Pada mulanya gambar-gambar purba di dalam goa tidak memang dimaksudkan sebagai catatan sejarah. Gambar-gambar tersebut hanya untuk maksud-maksud tertentu yang mengandung unsur ritual, misalkan untuk mempertegas mantera perburuan. Namun pada akhirnya, gambar-gambar tersebut menjadi sebuah upaya dokumentasi sebagai salah satu menyampaikan kisah yang pernah terjadi pada suatu waktu. Inilah yang kemudian menjadi dasar pencatatan sejarah, yang selanjutnya kisah-kisah sejarah dari zaman ke zaman disampaikan dalam berbagai cara, mulai dari tradisi lisan, tarian; gamabar di atas batu, kayu, prasasti, lemabaran lontar, kain, kitab-kitab; dan lebih lanjut lagi dengan menggunakan kamera foto,film, video, dan yang paling terakhir ini adalah digital. (Bachtiar, 2008:2).
Merunut pemaparan di atas, dapat dikatakan dokumentasi dalam arti sempit yaitu dokumentasi visual berarti metode yang menunjukkan kejadian berdasarkan kenyataan, berupa catatan yang ditulis atau dicetak, misalnya lukisan. Lukisan merupakan sebuah bentuk dari catatan sejarah, sisi lain yang tumbuh dari upaya itu adalah cara perupaan. Tradisi seni rupa (visual art) yang terdokumentasi pada masa “purba Nusantara” khususnya –dan masih berlaku di sebagaian masyarakatnya- menggunakan prinsip bahasa rupa Ruang-Waktu-Datar (R-W-D). Gambar merupakan sekuen yang bermantra waktu dan bisa terdiri dari beberapa adegan dengan objek yang bergerak dalam ruang dan waktu. Gambar yang terkadang mempunyai beberapa lapisan latar (layers), yang mana setipa latar memiliki ruang waktu tersendiri. Walau demikian masing-masing terkait dalam kisah yang diungkapkan tanpa menggunakan sekuen kronologis, seperti pada lukisan tradisional Bali. (Bachtiar, 2008:5).
Seni lukis tidak terlepas dari esensi kedokumentasian, karena lukisan justru menjadi dokumentasi tersendiri bagi sebuah zaman tertentu. Seperti lukisan-lukisan pada masa Renaissance, saat perubahan-perubahan besar besar dalam dunia seni lukis –yang menekankan perupaan natural dan perspektifis- yang secara faktual tercermin dalam beberapa karya lukis masa itu yang sesungguhnya merupakan suatu dokumentasi zaman Renaissance itu sendiri. 

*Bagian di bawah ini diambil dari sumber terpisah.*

File: src/rtl/seg7_hex_scan.sv
// Scans a 16-bit hex value onto a 4-digit common-anode 7-segment display.
// The value is snapshotted once per frame; each digit slot opens with a blanking gap.
module seg7_hex_scan #(
  parameter int unsigned DIGIT_CYCLES = 100000,
  parameter int unsigned BLANK_CYCLES = 1000
) (
  input  logic        clk,
  input  logic        reset,
  input  logic [15:0] value,
  input  logic [3:0]  dp_in,
  input  logic        lz_en,
  output logic [6:0]  seg,
  output logic        dp,
  output logic [3:0]  an,
  output logic        frame_start
);

  localparam int unsigned TW = (DIGIT_CYCLES > 1) ? $clog2(DIGIT_CYCLES) : 1;
  localparam logic [TW-1:0] TIMER_LAST = TW'(DIGIT_CYCLES - 1);
  localparam logic [TW-1:0] BLANK_LAST = TW'(BLANK_CYCLES - 1);

  typedef enum logic {BLANK, SHOW} state_t;

  state_t        state;
  logic [TW-1:0] timer;
  logic [1:0]    digit;
  logic [15:0]   snap_value;
  logic [3:0]    snap_dp;
  logic          snap_lz;

  logic [3:0]    nib;
  logic          suppress;
  logic [6:0]    glyph;
  logic          frame_edge;

  // Frame position 0 is digit 0, timer 0: the capture edge.
  assign frame_edge = (digit == 2'd0) && (timer == '0);

  // Current digit's nibble and leading-zero suppression from the snapshot.
  always_comb begin
    nib      = snap_value[3:0];
    suppress = 1'b0;
    case (digit)
      2'd0: begin
        nib      = snap_value[3:0];
        suppress = 1'b0;
      end
      2'd1: begin
        nib      = snap_value[7:4];
        suppress = snap_lz && (snap_value[15:4] == 12'h000);
      end
      2'd2: begin
        nib      = snap_value[11:8];
        suppress = snap_lz && (snap_value[15:8] == 8'h00);
      end
      default: begin
        nib      = snap_value[15:12];
        suppress = snap_lz && (snap_value[15:12] == 4'h0);
      end
    endcase
  end

  // Hex to active-low segments, bit order g..a.
  always_comb begin
    glyph = 7'b1111111;
    case (nib)
      4'h0: glyph = 7'b1000000;
      4'h1: glyph = 7'b1111001;
      4'h2: glyph = 7'b0100100;
      4'h3: glyph = 7'b0110000;
      4'h4: glyph = 7'b0011001;
      4'h5: glyph = 7'b0010010;
      4'h6: glyph = 7'b0000010;
      4'h7: glyph = 7'b1111000;
      4'h8: glyph = 7'b0000000;
      4'h9: glyph = 7'b0010000;
      4'hA: glyph = 7'b0001000;
      4'hB: glyph = 7'b0000011;
      4'hC: glyph = 7'b1000110;
      4'hD: glyph = 7'b0100001;
      4'hE: glyph = 7'b0000110;
      default: glyph = 7'b0001110;
    endcase
  end

  // Slot FSM, slot timer, digit index, snapshot and registered outputs.
  always_ff @(posedge clk) begin
    if (reset) begin
      state       <= BLANK;
      timer       <= '0;
      digit       <= 2'd0;
      snap_value  <= 16'h0000;
      snap_dp     <= 4'h0;
      snap_lz     <= 1'b0;
      an          <= 4'b1111;
      seg         <= 7'b1111111;
      dp          <= 1'b1;
      frame_start <= 1'b0;
    end else begin
      frame_start <= frame_edge;
      if (frame_edge) begin
        snap_value <= value;
        snap_dp    <= dp_in;
        snap_lz    <= lz_en;
      end

      case (state)
        BLANK: begin
          an  <= 4'b1111;
          seg <= 7'b1111111;
          dp  <= 1'b1;
          if (timer == BLANK_LAST) state <= SHOW;
        end
        default: begin
          an  <= ~(4'b0001 << digit);
          seg <= suppress ? 7'b1111111 : glyph;
          dp  <= suppress | ~snap_dp[digit];
          if (timer == TIMER_LAST) state <= BLANK;
        end
      endcase

      if (timer == TIMER_LAST) begin
        timer <= '0;
        digit <= digit + 2'd1;
      end else begin
        timer <= timer + TW'(1);
      end
    end
  end

endmodule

Pada zaman Renaissance ini juga merupakan suatu proses terjadinya perubahan besar, yaitu ditemukannya mesin uap yang kemudian melahirkan revolusi industri. Kemudian di zaman industri inilah fotografi muncul sebagai alat pendokumentasian, tentunya dengan teknologi yang sangat sederhana. Namun kreativitas zaman industri sayangnya menjadi pemicu manusia untuk menaklukan bumi dengan mengeksploitasinya sampai batas yang mengkhawatirkan. Puncaknya adalah pada perang dunia ke dua yang melahirkan senjata pemusnah massal. Peristiwa ini akhirnya melahirkan teori-teori sosial pasca PD II yang mengkritisi kreativitas manusia yang menghancurkan bumi sekaligus kehidupannya. Secara bertahap seiring dengan kemajuan teknologi, manusia mencoba mengubah gelombang peradaban manusia dari zaman industri menuju zaman informatika. 

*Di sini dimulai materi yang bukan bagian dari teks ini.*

## config.mk

```make
export PLATFORM = sky130hd
export DESIGN_NAME = hub75_bcm_driver
export DESIGN_NICKNAME = d
export VERILOG_FILES = /design/src/rtl/hub75_pkg.sv /design/src/rtl/hub75_bcm_timer.sv /design/src/rtl/hub75_bcm_driver.sv
export SDC_FILE = /design/constraint.sdc
export NUM_CORES = 1
export LEC_CHECK = 0
export BUFFER_PORTS_ARGS = -buffer_cell sky130_fd_sc_hd__clkbuf_2
export CORE_UTILIZATION = 29
export DETAILED_ROUTE_END_ITERATION = 7
export GPL_ROUTABILITY_DRIVEN = 0
export SYNTH_ARGS = -nofsm -noshare
export SYNTH_HDL_FRONTEND = slang
export SYNTH_SLANG_ARGS = --single-unit
```

## constraint.sdc

```tcl
create_clock -name clk -period 5.4 [get_ports clk]
set_input_delay 0.54 -clock clk [delete_from_list [all_inputs] [get_ports clk]]
set_output_delay 0.54 -clock clk [all_outputs]
set_load 0.1 [all_outputs]
```

## src/rtl/hub75_pkg.sv

```systemverilog
// Shared types and helpers for the HUB75 binary-coded-modulation scanner.
package hub75_pkg;

  typedef enum logic [2:0] {
    ST_IDLE,
    ST_SHIFT,
    ST_BLANK,
    ST_LATCH,
    ST_DISPLAY
  } state_e;

  // Column period phases: framebuffer read issued, then read data captured.
  localparam int PH_READ    = 0;
  localparam int PH_CAPTURE = 1;

  // Pixels are packed {R,G,B}, each channel 'bits' wide, zero-padded to 24 bits.
  function automatic int field_off(input int bits, input int chan);
    return (2 - chan) * bits;
  endfunction

  function automatic logic [2:0] rgb_bits(input logic [23:0] px, input int bits,
                                          input int plane);
    return {px[field_off(bits, 0) + plane],
            px[field_off(bits, 1) + plane],
            px[field_off(bits, 2) + plane]};
  endfunction

endpackage

```

## src/rtl/hub75_bcm_timer.sv

```systemverilog
// Display-period timer: loads plane length and on-time at DISPLAY entry,
// then counts both down, driving the panel nOE directly from a flop.
module hub75_bcm_timer #(
  parameter int BITS      = 8,
  parameter int BASE_TIME = 32,
  parameter int PL_W      = 3
) (
  input  logic            clk,
  input  logic            rst,
  input  logic            load_i,
  input  logic [PL_W-1:0] plane_i,
  input  logic [7:0]      brightness_i,
  output logic            noe_o,
  output logic            done_o
);
  import hub75_pkg::*;

  localparam int CNT_W  = $clog2(BASE_TIME) + BITS;
  localparam int PROD_W = CNT_W + 9;

  logic [CNT_W-1:0]  period;
  logic [8:0]        bri_p1;
  logic [PROD_W-1:0] prod;
  logic [CNT_W-1:0]  on_val;
  logic [CNT_W-1:0]  cnt_q, on_q;
  logic              noe_q;

  assign period = CNT_W'(BASE_TIME) << plane_i;
  assign bri_p1 = {1'b0, brightness_i} + 9'd1;
  assign prod   = PROD_W'(period) * PROD_W'(bri_p1);
  assign on_val = CNT_W'(prod >> 8);

  always_ff @(posedge clk) begin
    if (rst) begin
      cnt_q <= '0;
      on_q  <= '0;
      noe_q <= 1'b1;
    end else if (load_i) begin
      cnt_q <= period;
      on_q  <= on_val;
      noe_q <= (on_val == '0);
    end else if (cnt_q != '0) begin
      cnt_q <= cnt_q - CNT_W'(1);
      on_q  <= (on_q != '0) ? on_q - CNT_W'(1) : '0;
      // Blank after the on-time runs out, and always once the period ends.
      noe_q <= (cnt_q == CNT_W'(1)) || (on_q <= CNT_W'(1));
    end
  end

  assign noe_o  = noe_q;
  assign done_o = (cnt_q == CNT_W'(1));

endmodule

```

## src/rtl/hub75_bcm_driver.sv

```systemverilog
// HUB75 panel scanner: shifts one bit-plane per row, latches it, then shows it
// for BASE_TIME<<plane cycles scaled by brightness. All pin outputs are flops.
module hub75_bcm_driver #(
  parameter int COLS      = 64,
  parameter int ROWS      = 64,
  parameter int BITS      = 8,
  parameter int CLK_DIV   = 2,
  parameter int BASE_TIME = 32,
  parameter int COL_W     = $clog2(COLS),
  parameter int ROW_W     = $clog2(ROWS/2)
) (
  input  logic                   clk,
  input  logic                   rst,
  input  logic                   en,
  input  logic [7:0]             brightness,
  output logic                   rd_en,
  output logic [ROW_W+COL_W-1:0] rd_addr,
  input  logic [3*BITS-1:0]      rd_data_top,
  input  logic [3*BITS-1:0]      rd_data_bot,
  output logic [2:0]             to_screen_RGB0,
  output logic [2:0]             to_screen_RGB1,
  output logic                   to_screen_CLK,
  output logic [ROW_W-1:0]       to_screen_ABCDE,
  output logic                   to_screen_LATCH,
  output logic                   to_screen_nOE,
  output logic                   frame_start
);
  import hub75_pkg::*;

  localparam int PH_W = $clog2(2*CLK_DIV);
  localparam int PL_W = (BITS > 1) ? $clog2(BITS) : 1;
  localparam logic [PH_W-1:0]  PH_LAST  = PH_W'(2*CLK_DIV - 1);
  localparam logic [PH_W-1:0]  PH_HI    = PH_W'(CLK_DIV);
  localparam logic [COL_W-1:0] COL_LAST = COL_W'(COLS - 1);
  localparam logic [ROW_W-1:0] ROW_LAST = ROW_W'(ROWS/2 - 1);
  localparam logic [PL_W-1:0]  PL_LAST  = PL_W'(BITS - 1);

  state_e                   state_q, state_d;
  logic [PH_W-1:0]          ph_q, ph_d;
  logic [COL_W-1:0]         col_q, col_d;
  logic [ROW_W-1:0]         row_q, row_d;
  logic [PL_W-1:0]          plane_q, plane_d;
  logic                     fs_q, fs_d;
  logic                     rd_en_q, rd_en_d;
  logic [ROW_W+COL_W-1:0]   rd_addr_q, rd_addr_d;
  logic                     sclk_q, sclk_d;
  logic                     latch_q, latch_d;
  logic [ROW_W-1:0]         abcde_q, abcde_d;
  logic [2:0]               rgb0_q, rgb0_d, rgb1_q, rgb1_d;
  logic                     tmr_noe, tmr_done;

  hub75_bcm_timer #(
    .BITS      (BITS),
    .BASE_TIME (BASE_TIME),
    .PL_W      (PL_W)
  ) u_timer (
    .clk          (clk),
    .rst          (rst),
    .load_i       (state_q == ST_LATCH),
    .plane_i      (plane_q),
    .brightness_i (brightness),
    .noe_o        (tmr_noe),
    .done_o       (tmr_done)
  );

  always_comb begin
    state_d = state_q;
    ph_d    = ph_q;
    col_d   = col_q;
    row_d   = row_q;
    plane_d = plane_q;
    fs_d    = 1'b0;
    case (state_q)
      ST_IDLE: begin
        if (en) begin
          state_d = ST_SHIFT;
          ph_d    = '0;
          col_d   = '0;
          row_d   = '0;
          plane_d = '0;
          fs_d    = 1'b1;
        end
      end
      ST_SHIFT: begin
        if (ph_q == PH_LAST) begin
          ph_d = '0;
          if (col_q == COL_LAST) begin
            col_d   = '0;
            state_d = ST_BLANK;
          end else begin
            col_d = col_q + COL_W'(1);
          end
        end else begin
          ph_d = ph_q + PH_W'(1);
        end
      end
      ST_BLANK: state_d = ST_LATCH;
      ST_LATCH: state_d = ST_DISPLAY;
      ST_DISPLAY: begin
        // en is only honoured here so a plane is never cut short.
        if (tmr_done) begin
          if (!en) begin
            state_d = ST_IDLE;
          end else begin
            state_d = ST_SHIFT;
            ph_d    = '0;
            col_d   = '0;
            if (plane_q == PL_LAST) begin
              plane_d = '0;
              row_d   = (row_q == ROW_LAST) ? '0 : row_q + ROW_W'(1);
              fs_d    = (row_q == ROW_LAST);
            end else begin
              plane_d = plane_q + PL_W'(1);
            end
          end
        end
      end
      default: state_d = ST_IDLE;
    endcase
  end

  // Pin values are derived from the next state so they line up with state_q.
  always_comb begin
    rd_en_d   = (state_d == ST_SHIFT) && (ph_d == PH_W'(PH_READ));
    rd_addr_d = rd_en_d ? {row_d, col_d} : rd_addr_q;
    sclk_d    = (state_d == ST_SHIFT) && (ph_d >= PH_HI);
    latch_d   = (state_d == ST_LATCH);
    abcde_d   = latch_d ? row_q : abcde_q;
    rgb0_d    = rgb0_q;
    rgb1_d    = rgb1_q;
    if (state_q == ST_SHIFT && ph_q == PH_W'(PH_CAPTURE)) begin
      rgb0_d = rgb_bits(24'(rd_data_top), BITS, int'(plane_q));
      rgb1_d = rgb_bits(24'(rd_data_bot), BITS, int'(plane_q));
    end
  end

  always_ff @(posedge clk) begin
    if (rst) begin
      state_q   <= ST_IDLE;
      ph_q      <= '0;
      col_q     <= '0;
      row_q     <= '0;
      plane_q   <= '0;
      fs_q      <= 1'b0;
      rd_en_q   <= 1'b0;
      rd_addr_q <= '0;
      sclk_q    <= 1'b0;
      latch_q   <= 1'b0;
      abcde_q   <= '0;
      rgb0_q    <= '0;
      rgb1_q    <= '0;
    end else begin
      state_q   <= state_d;
      ph_q      <= ph_d;
      col_q     <= col_d;
      row_q     <= row_d;
      plane_q   <= plane_d;
      fs_q      <= fs_d;
      rd_en_q   <= rd_en_d;
      rd_addr_q <= rd_addr_d;
      sclk_q    <= sclk_d;
      latch_q   <= latch_d;
      abcde_q   <= abcde_d;
      rgb0_q    <= rgb0_d;
      rgb1_q    <= rgb1_d;
    end
  end

  assign rd_en           = rd_en_q;
  assign rd_addr         = rd_addr_q;
  assign to_screen_RGB0  = rgb0_q;
  assign to_screen_RGB1  = rgb1_q;
  assign to_screen_CLK   = sclk_q;
  assign to_screen_ABCDE = abcde_q;
  assign to_screen_LATCH = latch_q;
  assign to_screen_nOE   = tmr_noe;
  assign frame_start     = fs_q;

endmodule

```

Word-level counts from Yosys, hierarchy flattened --
Index checks and enable logic that the tools add are counted.
Operators by class: add/subtract/negate cells 9, multipliers 1, $lt $le $gt $ge 5, equal/unequal tests 15, shift-type cells 1, muxes and demuxes 54, reductions and logical operators 12
Operator list (count):
- 13-bit two-way mux | 5
- 13-bit nonzero test | 2
- 13-bit by 1-bit subtractor with 13-bit output (second input constant) | 2
- 5-bit two-way mux | 5
- 3-bit two-way mux | 8
- 6-bit two-way mux | 4
- 13-bit by 9-bit multiplier with 21-bit output | 1
- 1-bit binary-select mux with 5-bit select | 4
- 6-bit case mux with 3 select lines | 1
- 1-bit two-way mux | 17
- 3-bit case mux with 5 select lines | 1
- 13-bit by 1-bit == test with 1-bit output (second input constant) | 1
- 13-bit by 1-bit <= comparator with 1-bit output (second input constant) | 1
- 13-bit zero test | 1
- 6-bit by 3-bit << shifter with 13-bit output (first input constant) | 1
- 5-bit case mux with 2 select lines | 1
- 8-bit by 1-bit adder with 9-bit output (second input constant) | 1
- 3-bit by 2-bit == test with 1-bit output (second input constant) | 3
- 5-bit by 3-bit adder with 6-bit output (first input constant) | 1
- 6-bit by 1-bit adder with 6-bit output (second input constant) | 1
- 1-bit binary-select mux with 3-bit select | 2
- 3-bit by 1-bit == test with 1-bit output (second input constant) | 2
- 3-bit == test (second input constant) | 2
- 6-bit == test (second input constant) | 1
- 22 further kinds | 29
Storage, ports and cells: register bits after elaboration 72, bits of input ports 59, output and inout bits 27, word-level logic and storage cells 113

Depth between registers and ports, before layout --
word-level depth 6, gate-level depth with buffers 23

By module --
From an unflattened synthesis, not the netlist that was laid out.
Second synthesis, totals: cell total of the unflattened synthesis 732, area, all modules 6329.8 um^2
Modules (own cells, without submodules):
- hub75_bcm_timer | instances 1, cells each 482, area each 3927.5 um^2, seq. area each 540.5 um^2
- hub75_bcm_driver | instances 1, cells each 250, area each 2402.3 um^2, seq. area each 900.9 um^2

Least setup slack after synthesis --
Ideal clock, no wire load.
path kind register -> register, start point reg plane_q[0], end point reg u_timer.noe_q (netlist: u_timer.noe_o), setup time 0.058 ns, arrival 5.493 ns, path slack -0.151 ns, stages on the path, launching flop included 22, cell sequence dfxtp_1 > clkbuf_1 > buf_1 > inv_1 > ha_1 > nor2b_1 > nand2b_1 > fa_1 > fa_1 > inv_1 > fa_1 > inv_1 > fa_1 > inv_1 > ha_1 > nand3_1 > o22ai_1 > or4_1 > nand3_1 > nand3_1 > nor4b_1 > a31o_2
Between the ends: word-level cells in the longest chain between the ends 4
RTL lines:
- from (decl) | line hub75_bcm_driver.sv:42 | logic [PL_W-1:0] plane_q, plane_d;
- from (signal assigned) | line hub75_bcm_driver.sv:157 | plane_q <= plane_d;
- 6-bit by 3-bit << shifter with 13-bit output | line hub75_bcm_timer.sv:28 | assign period = CNT_W'(BASE_TIME) << plane_i;
- 13-bit by 9-bit multiplier with 21-bit output | line hub75_bcm_timer.sv:30 | assign prod = PROD_W'(period) * PROD_W'(bri_p1);
- 13-bit zero test | line hub75_bcm_timer.sv:41 | noe_q <= (on_val == '0);
- 1-bit two-way mux | line hub75_bcm_timer.sv:38 | end else if (load_i) begin
- to (signal assigned) | line hub75_bcm_timer.sv:41
- to (signal assigned) | line hub75_bcm_timer.sv:46 | noe_q <= (cnt_q == CNT_W'(1)) || (on_q <= CNT_W'(1));
- to (decl) | line hub75_bcm_timer.sv:26 | logic noe_q;
Every way passes these cells. A chain may end at the register's enable or synchronous reset.

Final worst setup path --
start point reg plane_q[1], end point reg u_timer.noe_q (netlist: u_timer.noe_o)
The elaborated chain is that of the path after synthesis.

==> results.toml <==
[timing]
rsz0062_at_grt = "no"
fin_setup_tns_ns = 0
finalHoldViolations = 0
whs_ns = 0.4984
finalSetupViolCount = 0
fin_crit_sh_pct = 94.04
max_freq_mhz = 196.9
period_needed_ns = 5.078
timing_max_transition_violations_final = 0
max_slew.worst_pin.slew_ns = 0.9056
worst_slack_ns = 0.3220
finClkSkew_ns = 0.007129
slew_headroom_pct = 39.26

[status]
status = "finished, final reports clean"

[pwr]
p_per_area_mw_per_mm2 = 266.4
power_leakage_nw = 3.513
ir_worst_vdd_mv = 0.1714

[finish]
fin_cells = 1128
drive_above_1_share_pct = 22.51
layout.nets = 998
syn2layout_area_growth_pct = 21.20
fillers = 2197
fin_util_pct = 36.07
antenna_cells = 0

[global_routing]
track_usage_pct = 13.94
grt_pass1_vias = 5283
use_met3_pct = 2.378
antenna_found_initial = 0
grt_util_met2_pct = 23.66
top_usage_layer = "met2"
grt_start_max_net_pins = 44
grt_pass1_wl_um = 25210
grt-ovfl-total = 0
use_met1_pct = 18.18

[clock_tree]
root_buffer = "clkbuf_16"
cts_tree = "done"
ctsLongestPathBuffers = 2
h-tree-depth = 3
cts_hold_buf = 0
numCtsBuffers = 9
clk_latency_ns = 0.34
clock_sinks = 72
path_clk_slew_ns = 0.06

[worst_setup_path]
reg2reg_from = "plane_q[1]$_SDFFE_PP0P_"
worstReg2RegEnd = "u_timer.noe_o$_SDFFE_PP1P_"
worstSetupStartpointType = "flop"
crit_end = "u_timer.noe_o$_SDFFE_PP1P_"
r2r_cells = 19
startpoint = "plane_q[1]$_SDFFE_PP0P_"
required_ns = 5.68
cp-end-kind = "flop"
critical_path_class = "reg2reg"
arrival_ns = 5.36
worstPathMaxFanout = 6
rrSetupSlack_ns = 0.32

[run]
max_cap_viol_count = 0

[synthesis]
syn_nets = 887
synthesis.area_sq_mm = 0.006316
yosysUniqueCellTypes = 59
synth_edf_count = 0
synth_flop_cell = "dfxtp_1"
avgSynthCellArea_sq_um = 8.570
synth_top_area_share_pct = 22.82
synth_mux_area_share_pct = 7.726
synthSimpleGateAreaFrac_pct = 22.64
ys_ff_latch = 72
synth-xor-area-share_pct = 4.299
synthAdderAreaFrac_pct = 23.02
yosysWarnings = 0
netlist_top_cells_area = "dfxtp_1 (23%), fa_1 (13%), ha_1 (9.7%), nor2_1 (5.6%), inv_1 (4.6%)"
ys_seq_area_share_pct = 22.82
synth_compound_gate_area_share_pct = 12.26
synth_top_family_by_area = "adder cells"
syn_inst = 737
yosysMostFrequentCell = "nor2_1"
synth_top_area_cell = "dfxtp_1"
synth_commonest_cells = "nor2_1 (94), inv_1 (78), dfxtp_1 (72)"
async_reset_ff_share_pct = 0

[route]
routed_wl_um = 15060
via_count = 5459
vias_per_cell = 4.840
antenna_left = 0
first_iter_violations = 252
wire_per_inst_um = 13.35
drc = 0
dr.pass1.iters = 5

[floorplanning]
num_rows = 53
fp.dieW_um = 149.6
die-area_sq_mm = 0.02237
start_util_pct = 29.76
coreArea_sq_mm = 0.02122
die_y_um = 149.6
ios = 86

[place]
dp_hpwl_um = 12020
dp_cells = 1112
pre_cts_slack_ns = -0.05075
portBuffers = 85

[min_path]
worstHoldPathCells = 2
min_path_type = "reg2reg"
## how the worst min path moves through the flow
stage,startpoint,endpoint,slack (ns)
final,to_screen_RGB0[1]$_SDFFE_PP0P_,to_screen_RGB0[1]$_SDFFE_PP0P_,0.50
after global routing,to_screen_RGB0[0]$_SDFFE_PP0P_,to_screen_RGB0[0]$_SDFFE_PP0P_,0.52
after CTS,to_screen_RGB0[1]$_SDFFE_PP0P_,to_screen_RGB0[1]$_SDFFE_PP0P_,0.50
after detailed placement,to_screen_ABCDE[4]$_SDFFE_PP0P_,to_screen_ABCDE[4]$_SDFFE_PP0P_,0.49
after global placement,to_screen_RGB0[2]$_SDFFE_PP0P_,to_screen_RGB0[2]$_SDFFE_PP0P_,0.48
after floorplan,u_timer.cnt_q[12]$_SDFFE_PP0P_,u_timer.cnt_q[12]$_SDFFE_PP0P_,0.47
## critical path, cell delays in order, from the launching register on
cell	delay [ns]
dfxtp_1	0.38
inv_1	0.14
ha_2	0.24
nand2_2	0.11
or2_2	0.33
fa_1	0.48
fa_1	0.49
inv_1	0.05
fa_1	0.52
inv_1	0.05
fa_1	0.53
inv_1	0.04
ha_1	0.33
nand3_1	0.08
o22ai_1	0.10
or4_1	0.50
nand3_1	0.10
nand3_1	0.08
nor4b_1	0.27
a31o_2	0.19
## layout make-up
cell class / instances / area (sq um) / share of cell area, %
Sequential cell: 72 / 1441 / 18.83
Inverter: 79 / 296.5 / 3.874
Clock inverter: 6 / 115.1 / 1.504
Clock buffer: 10 / 229.0 / 2.991
Multi-Input combinational cell: 556 / 4466 / 58.34
Tap cell: 275 / 344.1 / 4.495
Timing Repair Buffer: 130 / 763.2 / 9.971
## where the power goes
| part | internal [mW] | switching [mW] |
|---|---|---|
| registers | 0.596 | 0.0667 |
| logic | 0.280 | 0.400 |
| clock network | 0.455 | 0.242 |
| total | 1.33 | 0.709 |
## stage by stage
stage	instance area [sq um]	total power, mW
floorplan	6317	1.205
global placement	7263	1.344
detailed placement	7263	1.347
CTS	7607	2.051
global route	7655	2.174
finish	7655	2.039
## cells by family after synthesis
logic type / after synthesis
flops: 72
mux: 30
buf+inv: 109
compound gates: 113
xor+xnor: 31
simple gates: 291
fa+ha+maj: 91
## state kept, by name, summed over array words and instances, names as in the netlist
name / flops
to_screen_RGB1: 3
frame_start: 1
to_screen_ABCDE: 5
to_screen_LATCH: 1
to_screen_RGB0: 3
rd_addr: 11
state_q: 3
ph_q: 2
to_screen_CLK: 1
row_q: 5
u_timer.noe_o: 1
plane_q: 3
rd_en: 1
col_q: 6
u_timer.cnt_q: 13
u_timer.on_q: 13
## cells in the final DEF, fill, tap and decap left out, drive strengths merged, types with 4 or more instances in the layout
| cell | Yosys | routed |
|---|---|---|
| a211oi | 12 | 12 |
| a21o | 5 | 5 |
| a21oi | 22 | 22 |
| a22o | 5 | 5 |
| a311oi | 14 | 14 |
| a31oi | 5 | 5 |
| and3 | 7 | 7 |
| buf | 12 | 45 |
| clkbuf | 17 | 95 |
| dfxtp | 72 | 72 |
| fa | 42 | 42 |
| ha | 49 | 49 |
| inv | 78 | 80 |
| mux2 | 12 | 12 |
| mux2i | 6 | 6 |
| mux4 | 12 | 12 |
| nand2 | 57 | 57 |
| nand2b | 12 | 12 |
| nand3 | 27 | 27 |
| nand4 | 4 | 4 |
| nor2 | 94 | 94 |
| nor2b | 17 | 17 |
| nor3 | 24 | 24 |
| nor4 | 12 | 12 |
| o21a | 4 | 4 |
| o21ai | 21 | 21 |
| o21bai | 4 | 4 |
| or2 | 9 | 9 |
| or3 | 4 | 4 |
| or4 | 7 | 7 |
| xnor2 | 17 | 17 |
| xor2 | 14 | 14 |
## per-layer routing
metal,vias to the layer above,share of wire [%]
met1,2543,46
li1,2776,-
met2,123,49
met4,0,1.4
met5,-,0
met3,17,3.6
## repair_timing
item	CTS	global route
buffers inserted	0	0
resized for setup	0	13
endpoints found under the setup margin	0	5
Note: power is estimated with default switching activity, not from simulation.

Perubahan zaman yang secara subtansial –mengingat sebenarnya peralihan dari zaman ke zaman tidak bersifat “hitam putih”, sebab hingga kini pun alat masak cobek batu masih banyak digunakan untuk menggiling bumbu dapur oleh manusia zaman informatika yang setiap saat “main” internet dan selalu membawa HP di mana pun berada, yang mungkin tanpa disadari bahwa kita belum dipisahkan dengan zaman batu- zaman industry berkembang menjadi zaman informatika, fotografi berkembang pula secara pararel dengan perkembangan zaman dimaksud. (Bachtiar, 2008: 8). Ketika masa ini, bermunculan beberapa tokoh fotografer, yang memiliki kesadaran untuk mendokumentasikan perubahan sosial dan politik, seperti Alfred Stieglitz, Lewis Hine, Henri Cartier-Bresson, Dorothea Lange, dan John Stanmeyer. Jenis fotografi ini disebut dengan fotografi dokumenter atau documentary photography, Lewis Hine dan James Van DerZee adalah dua pelopor fotografi dokumenter.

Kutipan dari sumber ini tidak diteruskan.